The practice of the arts is that which is most difficult to be learned, and that in which we labour under the greatest disadvantage. In England, every manufacturing town is a great school of practical education, where each branch of mechanical and chemical industry is carried on on a vast scale, and by a variety of processes. Her workmen, thus educated, though otherwise illiterate, pass into other countries, and are thus serving, most efficiently, to develope throughout Europe the different branches of native industry. Amongst us, such schools of industrial education are, as yet, scarcely existent. For the acquisition of this practical knowledge, we must look therefore to Manchester, Leeds, and Birmingham. These are the universities, in which the persons desirous of developing the industrial resources of Ireland must graduate.
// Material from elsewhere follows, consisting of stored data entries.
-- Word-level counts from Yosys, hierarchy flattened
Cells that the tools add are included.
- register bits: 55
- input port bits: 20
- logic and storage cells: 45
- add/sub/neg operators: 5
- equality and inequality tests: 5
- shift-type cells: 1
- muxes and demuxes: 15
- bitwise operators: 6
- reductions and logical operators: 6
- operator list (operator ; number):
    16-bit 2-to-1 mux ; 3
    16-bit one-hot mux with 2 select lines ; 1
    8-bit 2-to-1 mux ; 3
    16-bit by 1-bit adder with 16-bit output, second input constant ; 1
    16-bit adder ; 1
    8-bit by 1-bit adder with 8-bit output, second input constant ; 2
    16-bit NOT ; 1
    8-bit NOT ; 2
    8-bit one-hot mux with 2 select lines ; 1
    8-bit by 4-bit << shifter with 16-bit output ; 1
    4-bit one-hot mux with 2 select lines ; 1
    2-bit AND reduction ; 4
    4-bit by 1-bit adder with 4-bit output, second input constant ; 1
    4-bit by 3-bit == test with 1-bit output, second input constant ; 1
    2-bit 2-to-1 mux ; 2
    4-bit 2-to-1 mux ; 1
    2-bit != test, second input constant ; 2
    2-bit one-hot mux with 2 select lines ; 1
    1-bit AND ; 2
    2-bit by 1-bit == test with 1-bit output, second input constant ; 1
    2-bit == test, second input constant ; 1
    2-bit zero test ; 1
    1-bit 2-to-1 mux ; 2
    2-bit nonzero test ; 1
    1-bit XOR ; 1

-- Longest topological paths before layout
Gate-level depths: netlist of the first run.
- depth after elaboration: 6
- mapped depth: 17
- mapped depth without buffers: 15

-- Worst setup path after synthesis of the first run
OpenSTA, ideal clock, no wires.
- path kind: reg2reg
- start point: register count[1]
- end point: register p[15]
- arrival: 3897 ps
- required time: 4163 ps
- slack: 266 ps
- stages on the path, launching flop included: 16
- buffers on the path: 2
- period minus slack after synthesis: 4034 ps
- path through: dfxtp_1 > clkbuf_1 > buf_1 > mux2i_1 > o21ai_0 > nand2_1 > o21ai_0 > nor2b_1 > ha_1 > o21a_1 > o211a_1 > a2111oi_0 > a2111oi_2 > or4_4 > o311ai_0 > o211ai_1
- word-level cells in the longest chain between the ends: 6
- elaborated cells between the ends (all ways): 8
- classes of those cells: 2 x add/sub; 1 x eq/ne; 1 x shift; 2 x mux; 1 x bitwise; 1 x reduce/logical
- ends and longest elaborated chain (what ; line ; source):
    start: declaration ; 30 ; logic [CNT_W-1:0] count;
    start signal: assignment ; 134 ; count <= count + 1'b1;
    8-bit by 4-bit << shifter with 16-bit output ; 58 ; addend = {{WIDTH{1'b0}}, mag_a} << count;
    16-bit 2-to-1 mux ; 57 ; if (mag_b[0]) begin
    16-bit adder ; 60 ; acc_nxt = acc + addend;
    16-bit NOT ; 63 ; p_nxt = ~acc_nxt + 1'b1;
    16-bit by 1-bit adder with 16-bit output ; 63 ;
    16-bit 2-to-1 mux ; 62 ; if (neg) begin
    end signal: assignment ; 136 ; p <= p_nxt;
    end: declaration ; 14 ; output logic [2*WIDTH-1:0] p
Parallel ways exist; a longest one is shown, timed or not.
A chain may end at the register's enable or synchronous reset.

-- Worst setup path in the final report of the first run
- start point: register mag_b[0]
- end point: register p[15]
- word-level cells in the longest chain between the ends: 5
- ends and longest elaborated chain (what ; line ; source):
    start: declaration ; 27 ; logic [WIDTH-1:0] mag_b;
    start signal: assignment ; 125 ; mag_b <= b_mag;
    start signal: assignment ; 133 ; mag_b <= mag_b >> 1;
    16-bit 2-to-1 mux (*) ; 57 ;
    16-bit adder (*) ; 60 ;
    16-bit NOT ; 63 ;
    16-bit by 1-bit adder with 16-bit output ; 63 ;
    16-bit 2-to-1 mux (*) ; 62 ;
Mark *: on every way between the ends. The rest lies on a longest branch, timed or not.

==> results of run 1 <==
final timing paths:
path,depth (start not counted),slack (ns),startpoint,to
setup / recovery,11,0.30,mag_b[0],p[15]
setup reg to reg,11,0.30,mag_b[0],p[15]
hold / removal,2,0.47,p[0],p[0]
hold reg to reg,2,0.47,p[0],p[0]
$ cat src/rtl/mem_arb_if.sv
// Bus bundle for the fetch/load-store arbiter: two requester ports and the shared memory port.
// The slave modport is the arbiter's view; master is the surrounding environment.
interface mem_arb_if;
    // Every channel uses valid/ready: a beat transfers on a rising clk edge where
    // valid and ready are both 1; the payload is meaningful only while valid is 1.
    logic        if_req_valid;
    logic        if_req_ready;
    logic [31:0] if_addr;
    logic        if_rsp_valid;
    logic        if_rsp_ready;
    logic [31:0] if_rdata;
    logic        if_flush;

    logic        ls_req_valid;
    logic        ls_req_ready;
    logic [31:0] ls_addr;
    logic        ls_wen;
    logic [31:0] ls_wdata;
    logic [3:0]  ls_wstrb;
    logic        ls_rsp_valid;
    logic        ls_rsp_ready;
    logic [31:0] ls_rdata;

    logic        mem_req_valid;
    logic        mem_req_ready;
    logic [31:0] mem_addr;
    logic        mem_wen;
    logic [31:0] mem_wdata;
    logic [3:0]  mem_wstrb;
    logic        mem_rsp_valid;
    logic        mem_rsp_ready;
    logic [31:0] mem_rdata;

    modport slave (
        input  if_req_valid, if_addr, if_rsp_ready, if_flush,
        input  ls_req_valid, ls_addr, ls_wen, ls_wdata, ls_wstrb, ls_rsp_ready,
        input  mem_req_ready, mem_rsp_valid, mem_rdata,
        output if_req_ready, if_rsp_valid, if_rdata,
        output ls_req_ready, ls_rsp_valid, ls_rdata,
        output mem_req_valid, mem_addr, mem_wen, mem_wdata, mem_wstrb, mem_rsp_ready
    );

    modport master (
        output if_req_valid, if_addr, if_rsp_ready, if_flush,
        output ls_req_valid, ls_addr, ls_wen, ls_wdata, ls_wstrb, ls_rsp_ready,
        output mem_req_ready, mem_rsp_valid, mem_rdata,
        input  if_req_ready, if_rsp_valid, if_rdata,
        input  ls_req_ready, ls_rsp_valid, ls_rdata,
        input  mem_req_valid, mem_addr, mem_wen, mem_wdata, mem_wstrb, mem_rsp_ready
    );
endinterface

$ cat src/rtl/mem_arb.sv
// Arbiter sharing one memory port between instruction fetch (IF) and load/store (LS),
// one transaction in flight, LS priority with an IF anti-starvation counter.
module mem_arb #(
    parameter int STARVE_LIMIT = 4
) (
    input  logic        clk,
    input  logic        rst,
    mem_arb_if.slave    bus,
    output logic [1:0]  dbg_state,
    output logic [2:0]  dbg_starve
);
    typedef enum logic [1:0] {
        IDLE = 2'd0,
        REQ  = 2'd1,
        RSP  = 2'd2
    } state_t;

    localparam logic [2:0] LIMIT = 3'(STARVE_LIMIT);

    state_t      state, state_nxt;
    logic        owner_if, owner_if_nxt;
    logic        drop, drop_nxt;
    logic [2:0]  starve_cnt, starve_nxt;
    logic [31:0] addr_q, addr_nxt;
    logic        wen_q, wen_nxt;
    logic [31:0] wdata_q, wdata_nxt;
    logic [3:0]  wstrb_q, wstrb_nxt;

    logic if_ok, grant_if, grant_ls, rsp_phase, rsp_ready_int;

    // Response handshake toward memory; a dropped fetch response is sunk unconditionally.
    assign rsp_phase     = rst && (state == RSP);
    assign rsp_ready_int = rsp_phase &&
                           (drop || (owner_if ? bus.if_rsp_ready : bus.ls_rsp_ready));

    always_comb begin
        state_nxt    = state;
        owner_if_nxt = owner_if;
        drop_nxt     = drop;
        starve_nxt   = starve_cnt;
        addr_nxt     = addr_q;
        wen_nxt      = wen_q;
        wdata_nxt    = wdata_q;
        wstrb_nxt    = wstrb_q;
        if_ok        = bus.if_req_valid && !bus.if_flush;
        grant_if     = 1'b0;
        grant_ls     = 1'b0;
        case (state)
            IDLE: begin
                grant_if = if_ok && (!bus.ls_req_valid || (starve_cnt == LIMIT));
                grant_ls = bus.ls_req_valid && !grant_if;
                if (grant_if) begin
                    state_nxt    = REQ;
                    owner_if_nxt = 1'b1;
                    addr_nxt     = bus.if_addr;
                    wen_nxt      = 1'b0;
                    wdata_nxt    = 32'h0;
                    wstrb_nxt    = 4'h0;
                    starve_nxt   = 3'd0;
                end else if (grant_ls) begin
                    state_nxt    = REQ;
                    owner_if_nxt = 1'b0;
                    addr_nxt     = bus.ls_addr;
                    wen_nxt      = bus.ls_wen;
                    wdata_nxt    = bus.ls_wdata;
                    wstrb_nxt    = bus.ls_wstrb;
                    // A flushed fetch neither ages nor resets the counter.
                    if (if_ok)
                        starve_nxt = (starve_cnt == LIMIT) ? LIMIT : 3'(starve_cnt + 3'd1);
                    else if (!bus.if_req_valid)
                        starve_nxt = 3'd0;
                end
            end
            REQ: begin
                if (bus.if_flush && owner_if) drop_nxt = 1'b1;
                if (bus.mem_req_ready) state_nxt = RSP;
            end
            RSP: begin
                if (bus.if_flush && owner_if) drop_nxt = 1'b1;
                if (bus.mem_rsp_valid && rsp_ready_int) begin
                    state_nxt = IDLE;
                    drop_nxt  = 1'b0;
                end
            end
            default: state_nxt = IDLE;
        endcase
    end

    always_ff @(posedge clk) begin
        if (!rst) begin
            state      <= IDLE;
            owner_if   <= 1'b0;
            drop       <= 1'b0;
            starve_cnt <= 3'd0;
            addr_q     <= 32'h0;
            wen_q      <= 1'b0;
            wdata_q    <= 32'h0;
            wstrb_q    <= 4'h0;
        end else begin
            state      <= state_nxt;
            owner_if   <= owner_if_nxt;
            drop       <= drop_nxt;
            starve_cnt <= starve_nxt;
            addr_q     <= addr_nxt;
            wen_q      <= wen_nxt;
            wdata_q    <= wdata_nxt;
            wstrb_q    <= wstrb_nxt;
        end
    end

    // Valid/ready outputs are forced low while reset is held.
    assign bus.if_req_ready  = rst && grant_if;
    assign bus.ls_req_ready  = rst && grant_ls;
    assign bus.mem_req_valid = rst && (state == REQ);
    assign bus.mem_addr      = addr_q;
    assign bus.mem_wen       = wen_q;
    assign bus.mem_wdata     = wdata_q;
    assign bus.mem_wstrb     = wstrb_q;
    assign bus.mem_rsp_ready = rsp_ready_int;
    assign bus.if_rsp_valid  = rsp_phase && owner_if && !drop && bus.mem_rsp_valid;
    assign bus.ls_rsp_valid  = rsp_phase && !owner_if && bus.mem_rsp_valid;
    assign bus.if_rdata      = bus.mem_rdata;
    assign bus.ls_rdata      = bus.mem_rdata;

    assign dbg_state  = state;
    assign dbg_starve = starve_cnt;
endmodule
The English workmen, although perfect in thus carrying out the processes to which a long experience has conducted them, are destitute, owing to the low state of general education in that country, of the power of applying the aids of science to their modification, or further improvement. The processes adapted to the nature of materials in certain districts of England, are inapplicable in others, and still more in other countries, and it is on this account that so many schemes for utilizing our sources of industry have failed totally in the hands of the English workmen imported to carry them out, because they found themselves under new circumstances, and with materials which differed from what they had been used to, and did not know the principles of their trade at all sufficiently to enable them to introduce proper modifications.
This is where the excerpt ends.